## [Work request]
From the line with "parameter int FLUSH_CYCLES" through the line with "sees only the", inclusive, return each line of the data below exactly and leave the rest out.

(Stored records)
##############################

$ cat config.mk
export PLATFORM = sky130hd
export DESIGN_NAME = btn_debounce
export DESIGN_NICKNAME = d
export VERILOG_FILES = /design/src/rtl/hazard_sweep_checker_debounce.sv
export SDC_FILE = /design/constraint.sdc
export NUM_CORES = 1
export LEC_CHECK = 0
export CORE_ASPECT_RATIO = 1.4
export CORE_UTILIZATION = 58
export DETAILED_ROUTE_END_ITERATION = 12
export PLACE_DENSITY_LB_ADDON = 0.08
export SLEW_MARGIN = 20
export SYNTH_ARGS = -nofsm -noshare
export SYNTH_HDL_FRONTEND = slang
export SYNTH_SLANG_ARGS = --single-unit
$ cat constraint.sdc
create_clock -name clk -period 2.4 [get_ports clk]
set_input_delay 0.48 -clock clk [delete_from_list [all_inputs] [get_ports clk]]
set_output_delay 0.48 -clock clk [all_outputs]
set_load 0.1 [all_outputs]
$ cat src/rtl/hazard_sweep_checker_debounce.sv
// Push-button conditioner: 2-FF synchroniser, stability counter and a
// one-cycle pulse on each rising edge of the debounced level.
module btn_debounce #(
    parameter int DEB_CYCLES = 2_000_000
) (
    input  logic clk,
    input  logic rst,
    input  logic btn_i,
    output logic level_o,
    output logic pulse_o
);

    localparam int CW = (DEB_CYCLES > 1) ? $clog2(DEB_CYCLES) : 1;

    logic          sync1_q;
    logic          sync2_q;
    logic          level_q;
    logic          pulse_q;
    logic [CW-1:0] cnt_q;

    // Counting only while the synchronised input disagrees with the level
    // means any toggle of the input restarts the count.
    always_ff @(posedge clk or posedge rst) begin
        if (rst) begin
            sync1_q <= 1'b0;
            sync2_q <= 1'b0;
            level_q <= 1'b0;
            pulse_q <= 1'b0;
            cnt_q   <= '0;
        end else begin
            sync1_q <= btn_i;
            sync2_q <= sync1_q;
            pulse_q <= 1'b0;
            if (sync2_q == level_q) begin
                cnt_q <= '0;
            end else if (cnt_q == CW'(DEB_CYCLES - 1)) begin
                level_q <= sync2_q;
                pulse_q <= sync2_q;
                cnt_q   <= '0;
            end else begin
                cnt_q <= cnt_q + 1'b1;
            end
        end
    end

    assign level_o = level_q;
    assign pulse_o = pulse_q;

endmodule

##############################

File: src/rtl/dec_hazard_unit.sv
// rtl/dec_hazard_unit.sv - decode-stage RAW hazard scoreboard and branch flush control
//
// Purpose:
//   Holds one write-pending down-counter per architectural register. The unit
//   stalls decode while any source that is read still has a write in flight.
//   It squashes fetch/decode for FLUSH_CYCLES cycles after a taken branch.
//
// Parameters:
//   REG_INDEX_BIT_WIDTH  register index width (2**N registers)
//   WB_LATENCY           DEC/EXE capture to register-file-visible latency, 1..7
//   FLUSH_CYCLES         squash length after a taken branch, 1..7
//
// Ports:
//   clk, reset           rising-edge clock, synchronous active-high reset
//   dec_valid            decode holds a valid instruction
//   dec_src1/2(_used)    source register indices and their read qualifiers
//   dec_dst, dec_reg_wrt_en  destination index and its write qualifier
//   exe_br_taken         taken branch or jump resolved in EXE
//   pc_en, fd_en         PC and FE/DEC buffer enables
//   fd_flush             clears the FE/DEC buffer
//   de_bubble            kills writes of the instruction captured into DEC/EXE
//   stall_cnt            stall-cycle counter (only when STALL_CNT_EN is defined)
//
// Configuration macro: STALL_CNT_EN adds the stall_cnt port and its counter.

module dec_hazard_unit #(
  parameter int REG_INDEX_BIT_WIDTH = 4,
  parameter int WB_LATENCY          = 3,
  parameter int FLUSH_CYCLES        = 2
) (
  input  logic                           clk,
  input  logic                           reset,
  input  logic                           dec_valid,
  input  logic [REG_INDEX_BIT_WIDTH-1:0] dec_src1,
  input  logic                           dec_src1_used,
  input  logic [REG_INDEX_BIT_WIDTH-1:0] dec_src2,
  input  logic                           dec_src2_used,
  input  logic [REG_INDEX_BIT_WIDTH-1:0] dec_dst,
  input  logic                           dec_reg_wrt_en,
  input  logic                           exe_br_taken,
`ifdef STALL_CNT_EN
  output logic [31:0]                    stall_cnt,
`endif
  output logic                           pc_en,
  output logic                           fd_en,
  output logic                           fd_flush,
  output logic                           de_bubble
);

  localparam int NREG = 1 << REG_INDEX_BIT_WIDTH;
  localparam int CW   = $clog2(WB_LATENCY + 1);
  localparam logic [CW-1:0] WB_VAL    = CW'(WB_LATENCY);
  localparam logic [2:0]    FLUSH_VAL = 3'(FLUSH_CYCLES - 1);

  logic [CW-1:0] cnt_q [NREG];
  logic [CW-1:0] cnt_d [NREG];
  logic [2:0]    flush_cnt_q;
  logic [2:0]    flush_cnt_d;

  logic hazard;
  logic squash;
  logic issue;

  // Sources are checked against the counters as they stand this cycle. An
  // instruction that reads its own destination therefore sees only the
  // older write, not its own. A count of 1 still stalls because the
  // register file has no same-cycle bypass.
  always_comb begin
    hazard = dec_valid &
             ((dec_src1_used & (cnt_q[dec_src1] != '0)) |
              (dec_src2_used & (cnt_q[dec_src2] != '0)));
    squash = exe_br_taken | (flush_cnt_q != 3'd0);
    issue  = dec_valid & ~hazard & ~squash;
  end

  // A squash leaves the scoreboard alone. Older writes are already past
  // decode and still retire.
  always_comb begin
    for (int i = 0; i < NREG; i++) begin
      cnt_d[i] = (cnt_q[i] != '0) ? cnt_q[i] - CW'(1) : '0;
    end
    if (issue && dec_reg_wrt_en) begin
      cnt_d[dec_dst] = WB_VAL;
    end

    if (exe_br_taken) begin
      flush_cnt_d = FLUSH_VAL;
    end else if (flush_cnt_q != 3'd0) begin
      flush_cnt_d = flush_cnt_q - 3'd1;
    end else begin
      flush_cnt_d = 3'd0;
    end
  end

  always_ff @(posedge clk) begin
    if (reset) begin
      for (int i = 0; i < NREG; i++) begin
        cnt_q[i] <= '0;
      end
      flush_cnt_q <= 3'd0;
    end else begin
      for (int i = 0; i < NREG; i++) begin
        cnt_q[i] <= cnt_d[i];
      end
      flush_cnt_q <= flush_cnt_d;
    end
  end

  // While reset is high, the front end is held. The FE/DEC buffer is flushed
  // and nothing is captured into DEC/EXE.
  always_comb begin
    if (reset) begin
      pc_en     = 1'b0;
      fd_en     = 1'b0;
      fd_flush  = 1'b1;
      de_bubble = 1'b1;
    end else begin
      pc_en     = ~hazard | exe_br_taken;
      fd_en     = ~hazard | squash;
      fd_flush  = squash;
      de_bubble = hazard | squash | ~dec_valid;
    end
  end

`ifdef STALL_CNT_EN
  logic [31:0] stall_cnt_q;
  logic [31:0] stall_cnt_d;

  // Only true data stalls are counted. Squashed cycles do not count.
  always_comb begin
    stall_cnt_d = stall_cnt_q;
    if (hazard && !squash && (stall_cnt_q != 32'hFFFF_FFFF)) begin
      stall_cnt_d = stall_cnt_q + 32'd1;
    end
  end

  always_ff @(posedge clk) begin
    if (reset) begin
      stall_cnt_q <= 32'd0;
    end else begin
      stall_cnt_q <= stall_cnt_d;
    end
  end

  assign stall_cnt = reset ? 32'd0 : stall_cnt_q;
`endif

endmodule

##############################

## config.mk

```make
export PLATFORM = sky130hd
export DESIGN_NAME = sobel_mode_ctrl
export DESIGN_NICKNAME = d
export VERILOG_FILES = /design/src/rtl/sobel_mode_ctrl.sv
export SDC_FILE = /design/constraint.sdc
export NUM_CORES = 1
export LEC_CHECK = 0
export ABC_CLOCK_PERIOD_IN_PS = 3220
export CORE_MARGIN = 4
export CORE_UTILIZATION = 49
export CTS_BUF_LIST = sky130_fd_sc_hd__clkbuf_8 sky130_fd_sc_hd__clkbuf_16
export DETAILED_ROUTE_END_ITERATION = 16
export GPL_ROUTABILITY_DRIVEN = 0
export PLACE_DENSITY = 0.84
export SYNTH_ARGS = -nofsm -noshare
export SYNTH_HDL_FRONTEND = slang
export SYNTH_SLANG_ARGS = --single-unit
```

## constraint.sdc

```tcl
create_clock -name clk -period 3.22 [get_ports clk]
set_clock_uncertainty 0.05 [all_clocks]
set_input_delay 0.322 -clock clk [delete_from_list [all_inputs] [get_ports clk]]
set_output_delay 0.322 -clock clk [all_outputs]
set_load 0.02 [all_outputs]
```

##############################

## [Your solution]
  parameter int FLUSH_CYCLES        = 2
) (
  input  logic                           clk,
  input  logic                           reset,
  input  logic                           dec_valid,
  input  logic [REG_INDEX_BIT_WIDTH-1:0] dec_src1,
  input  logic                           dec_src1_used,
  input  logic [REG_INDEX_BIT_WIDTH-1:0] dec_src2,
  input  logic                           dec_src2_used,
  input  logic [REG_INDEX_BIT_WIDTH-1:0] dec_dst,
  input  logic                           dec_reg_wrt_en,
  input  logic                           exe_br_taken,
`ifdef STALL_CNT_EN
  output logic [31:0]                    stall_cnt,
`endif
  output logic                           pc_en,
  output logic                           fd_en,
  output logic                           fd_flush,
  output logic                           de_bubble
);

  localparam int NREG = 1 << REG_INDEX_BIT_WIDTH;
  localparam int CW   = $clog2(WB_LATENCY + 1);
  localparam logic [CW-1:0] WB_VAL    = CW'(WB_LATENCY);
  localparam logic [2:0]    FLUSH_VAL = 3'(FLUSH_CYCLES - 1);

  logic [CW-1:0] cnt_q [NREG];
  logic [CW-1:0] cnt_d [NREG];
  logic [2:0]    flush_cnt_q;
  logic [2:0]    flush_cnt_d;

  logic hazard;
  logic squash;
  logic issue;

  // Sources are checked against the counters as they stand this cycle. An
  // instruction that reads its own destination therefore sees only the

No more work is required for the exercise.